JUDGMENT
PER CURIAM.This cause was heard on the record from the National Labor Relations Board (Board) and on the briefs and arguments by counsel.
The petitioner seeks review of the Board’s April 18, 2001 decision finding that the petitioner violated section 8(a)(1) and (5) of the National Labor Relations Act, 29 U.S.C. § 158(a)(1), (5), by refusing to bargain with Local 141 of the National Staff Nurses Union, United Food and Commercial Workers International Union, AFL-CIO, CLC (Union) which had been elected to represent a unit consisting of 15 registered nurses and one pharmacist at the petitioner’s Winslow Clinic, a non-acute care outpatient facility on Bainbridge Island in Washington State. The petitioner challenges the composition of the bargaining unit (“[a]ll registered nurses and all other professional employees employed by the Employer at its Winslow (Bainbridge Island) facility, but excluding all physicians, all nonprofessional employees, and guards and supervisors as defined by the act”) because it excludes all employees at the petitioner’s other facilities, all physicians at Winslow Clinic and two employees, a computer application specialist and a dietitian, who periodically visit various of the petitioner’s facilities including Winslow Clinic. “The Board is entitled to deference on its selection of an appropriate unit” and its unit determination will be upheld “unless it is arbitrary or not supported by substantial evidence in the record.” Country Ford Trucks, Inc. v. NLRB, 229 F.3d 1184, 1189 (D.C.Cir.2000). The Board’s determination in this case is not arbitrary and is supported by the evi*5dence.
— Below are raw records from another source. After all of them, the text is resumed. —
[config.mk]
export PLATFORM = sky130hd
export DESIGN_NAME = tpes_prescaler
export DESIGN_NICKNAME = d
export VERILOG_FILES = /design/src/tpes_pkg.sv /design/src/tpes_prescaler.sv /design/src/tpes_pin_sync.sv
export SDC_FILE = /design/constraint.sdc
export NUM_CORES = 1
export LEC_CHECK = 0
export ABC_AREA = 1
export BUFFER_PORTS_ARGS = -buffer_cell sky130_fd_sc_hd__buf_2
export CAP_MARGIN = 10
export CORE_AREA = 4 4 68 70
export CTS_CLUSTER_SIZE = 30
export DETAILED_ROUTE_END_ITERATION = 10
export DIE_AREA = 0 0 72 74
export GPL_ROUTABILITY_DRIVEN = 0
export PLACE_DENSITY = 0.86
export SLEW_MARGIN = 10
export SYNTH_ARGS = -nofsm -noshare
export SYNTH_HDL_FRONTEND = slang
export SYNTH_HIERARCHICAL = 1
export SYNTH_SLANG_ARGS = --single-unit
export TNS_END_PERCENT = 50
[constraint.sdc]
create_clock -name ref_clk -period 2.22 [get_ports ref_clk]
set_input_delay 0.111 -clock ref_clk [delete_from_list [all_inputs] [get_ports ref_clk]]
set_output_delay 0.111 -clock ref_clk [all_outputs]
set_load 0.01 [all_outputs]
[src/tpes_pkg.sv]
/*
  Package for the timer prescaler and edge select block: register addresses,
  field layout of the prescaler mode register, codes for clock and edge
  selection, divider exponents, bus widths and the prescale counter width.
  Assumes it is compiled before every design file of the block.
*/
package tpes_pkg;

  // Register bus widths.
  localparam int unsigned ADDR_W = 32;
  localparam int unsigned DATA_W = 8;

  // Printed addresses of the prescaler mode registers of two channels.
  localparam logic [ADDR_W-1:0] PRM_CH2_ADDR = 32'hFFFFF627;
  localparam logic [ADDR_W-1:0] PRM_CH5_ADDR = 32'hFFFFF657;
  // Read-only status register, placed one byte above the mode register.
  localparam logic [ADDR_W-1:0] STATUS_STEP  = 32'h00000001;

  // Reset value of the prescaler mode register.
  localparam logic [DATA_W-1:0] PRM_RESET = 8'h00;
  // Bits that software may change; bits 3 and 2 are reserved and read zero.
  localparam logic [DATA_W-1:0] PRM_WMASK = 8'hF3;

  // Field positions of the prescaler mode register.
  localparam int unsigned SECOND_EDGE_LSB = 6;
  localparam int unsigned FIRST_EDGE_LSB  = 4;
  localparam int unsigned CLOCK_SEL_LSB   = 0;

  // Layout of the prescaler mode register.
  typedef struct packed {
    logic [1:0] second_edge; // Valid edge of the second event input.
    logic [1:0] first_edge;  // Valid edge of the first event input.
    logic [1:0] rsvd;        // Reserved, always zero.
    logic [1:0] clock_sel;   // Count clock selection.
  } tpes_prm_t;

  // Valid edge selection codes.
  localparam logic [1:0] EDGE_FALL = 2'h0;
  localparam logic [1:0] EDGE_RISE = 2'h1;
  localparam logic [1:0] EDGE_BAD  = 2'h2;
  localparam logic [1:0] EDGE_BOTH = 2'h3;

  // Count clock selection codes.
  localparam logic [1:0] CLK_SEL_0   = 2'h0;
  localparam logic [1:0] CLK_SEL_1   = 2'h1;
  localparam logic [1:0] CLK_SEL_2   = 2'h2;
  localparam logic [1:0] CLK_SEL_PIN = 2'h3;

  // Channel that offers the watch-timer tick on code 10.
  localparam int unsigned WATCH_CH = 1;

  // Divider exponents (log2 of the ratio) per channel and code.
  localparam logic [3:0] DIV_1   = 4'h0;
  localparam logic [3:0] DIV_2   = 4'h1;
  localparam logic [3:0] DIV_4   = 4'h2;
  localparam logic [3:0] DIV_8   = 4'h3;
  localparam logic [3:0] DIV_16  = 4'h4;
  localparam logic [3:0] DIV_256 = 4'h8;
  localparam logic [3:0] DIV_512 = 4'h9;
  // Width of the prescale counter, enough for the largest ratio.
  localparam int unsigned PRESC_W = 9;

  // Run mode value that means the channel is stopped.
  localparam logic [1:0] RUN_STOPPED = 2'h0;

  // Status register bit positions.
  localparam int unsigned ST_RUN       = 0;
  localparam int unsigned ST_FIRST_LVL = 1;
  localparam int unsigned ST_SECOND_LVL = 2;
  localparam int unsigned ST_STARTED   = 3;
  localparam int unsigned ST_BAD_EDGE  = 4;
  localparam int unsigned ST_WR_REFUSED = 5;

endpackage
[config.mk]
export PLATFORM = sky130hd
export DESIGN_NAME = supply_fault_status_bank
export DESIGN_NICKNAME = d
export VERILOG_FILES = /design/src/inc/fault_bank_pkg.sv /design/src/supply_fault_status_bank.sv /design/src/fault_sync.sv
export VERILOG_INCLUDE_DIRS = /design/src /design/src/inc
export SDC_FILE = /design/constraint.sdc
export NUM_CORES = 1
export LEC_CHECK = 0
export BUFFER_PORTS_ARGS = -buffer_cell sky130_fd_sc_hd__buf_2
export CAP_MARGIN = 20
export CORE_UTILIZATION = 49
export CTS_CLUSTER_DIAMETER = 50
export DETAILED_ROUTE_END_ITERATION = 7
export PLACE_DENSITY = 0.79
export SLEW_MARGIN = 20
export SYNTH_ARGS = -nofsm -noshare
export SYNTH_HDL_FRONTEND = slang
export SYNTH_SLANG_ARGS = --single-unit
[constraint.sdc]
create_clock -name clk -period 2 [get_ports clk]
set_clock_uncertainty 0.05 [all_clocks]
set_input_delay 0.4 -clock clk [delete_from_list [all_inputs] [get_ports clk]]
set_output_delay 0.4 -clock clk [all_outputs]
set_load 0.05 [all_outputs]
[src/inc/fault_bank_map.svh]
// Register offsets, field positions, reset values and codes of the supply fault bank.
`ifndef FAULT_BANK_MAP_SVH
`define FAULT_BANK_MAP_SVH

// ----------------------------------------------------------------------------
// Register indices (byte address is four times the index)
// ----------------------------------------------------------------------------
`define SUPPLY_FLAGS_IDX      8'h0e
`define BOOST_FLAGS_IDX       8'h10
`define IRQ_CONTROL_IDX       8'h12

// ----------------------------------------------------------------------------
// Reset values
// ----------------------------------------------------------------------------
`define SUPPLY_FLAGS_RESET    16'h0000
`define BOOST_FLAGS_RESET     16'h0000
`define IRQ_CONTROL_RESET     2'h0

// ----------------------------------------------------------------------------
// Field positions of the supply fault flags (status bit, ack is one lower)
// ----------------------------------------------------------------------------
`define CONFIG_CHECK_FAULT_FLAG_BIT       15
`define SYNC_CLOCK_MISSING_FLAG_BIT       13
`define PUMP_FAULT_FLAG_BIT               11
`define PUMP_CAPACITOR_MISSING_FLAG_BIT   9
`define INPUT_OVERCURRENT_FLAG_BIT        7
`define LOGIC_SUPPLY_LOW_FLAG_BIT         5
`define INPUT_OVERVOLTAGE_FLAG_BIT        3
`define INPUT_SUPPLY_LOW_FLAG_BIT         1

// ----------------------------------------------------------------------------
// Interrupt enable field codes
// ----------------------------------------------------------------------------
`define IRQ_ENABLE_CODE       2'h3
`define IRQ_DISABLE_CODE      2'h1

`endif

[src/inc/fault_bank_pkg.sv]
// Types shared by the supply fault bank design files.
package fault_bank_pkg;

    typedef logic [15:0] flag_word_t;

    typedef enum logic [1:0]
    {
        resp_okay   = 2'b00,
        resp_slverr = 2'b10
    } axi_resp_t;

endpackage
==> src/hdl/bams_pkg.sv <==
// shared constants and types of the bridge converter mode sequencer
package bams_pkg;
	// ==========================================
	// clock and timing
	localparam int unsigned CLK_HZ = 125_000_000; // system clock rate
	localparam int unsigned FILL_PERIODS = 22; // pipeline periods per fill
	localparam int unsigned FILL_RATE_HZ = 150; // filter fill rate
	// fill wait in clock cycles, rounded down
	localparam longint unsigned FILL_CYC =
		longint'(CLK_HZ) * FILL_PERIODS / FILL_RATE_HZ;
	localparam int FILL_W = 25; // counter width for the fill wait
	localparam int unsigned CFG_BITS = 8; // bits per config word
	localparam int unsigned SAMP_W = 24; // converter sample width
	localparam int unsigned NCONV = 4; // converters on the board

	// ==========================================
	// register offsets (byte addresses)
	localparam logic [7:0] OFS_CTRL = 8'h00; // session and mode control
	localparam logic [7:0] OFS_KEYS = 8'h04; // analog key settings
	localparam logic [7:0] OFS_STAT = 8'h08; // sequencer state
	localparam logic [7:0] OFS_DATA = 8'h0C; // sample stream, pops fifo

	// control and key register fields
	localparam int CTL_RUN = 0; // acquisition running
	localparam int CTL_MODE_LO = 1; // two-bit mode field
	localparam int CTL_ALT = 3; // alternating excitation
	localparam int CTL_AMP = 4; // 1 selects 5 V excitation
	localparam int KEY_IN_LO = 0; // five input switch keys
	localparam int KEY_TU_LO = 8; // four test unbalance keys
	localparam logic [4:0] CTRL_RST = 5'h00; // control after reset
	localparam logic [4:0] INKEY_RST = 5'h00; // input keys after reset
	localparam logic [3:0] TUKEY_RST = 4'h0; // test keys after reset

	// config word bit positions, msb first on the wire
	localparam int CW_PAIR = 7; // 1 selects second input pair
	localparam int CW_ENABLE_A = 6; // chopped measurement
	localparam int CW_SKIP = 5; // second stage filter on
	localparam int CW_FRST = 4; // filter reset

	// ==========================================
	// types
	typedef enum logic [1:0] {
		BAMS_MED4,
		BAMS_HIGH4,
		BAMS_HIGH8,
		BAMS_RSVD
	} bams_mode_e;

	// settings captured at session start
	typedef struct packed {
		bams_mode_e mode;
		logic alt;
		logic amp5;
	} bams_cfg_s;

	// word pushed into the sample stream
	typedef struct packed {
		logic [2:0] chan;
		logic pol;
		logic [3:0] zero;
		logic [SAMP_W-1:0] data;
	} bams_word_s;

	typedef logic [NCONV-1:0][SAMP_W-1:0] bams_samp_t;
endpackage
The Board reasonably (1) concluded the petitioner had not rebutted the Board’s established “presumption that single-facility units are appropriate in the health care industry,” Manor Healthcare Corp., 285 N.L.R.B. 224, 225 (1987) (citations omitted); (2) excluded physicians who, in contrast to the nurses and the pharmacist, “direct all other patient care employees, earn substantially more than other professionals, and have different direct supervision,” App. 7; and (3) excluded the computer application specialist and dietitian who both “are administratively attached elsewhere, and are assigned to perform their specialized work in the Win-slow Clinic from time to time, as needed, analogous to consultants or floating repair persons with a route,” App. 5-6. It is therefore
ORDERED that the petition for review is denied and that the cross-application for enforcement is granted.
Pursuant to D.C. Circuit Rule 36, this disposition will not be published. The Clerk is directed to withhold issuance of the mandate herein until seven days after resolution of any timely petition for rehearing or rehearing en banc. See Fed. R.App. P. 41(b); D.C.Cir. Rule 41(a)(1).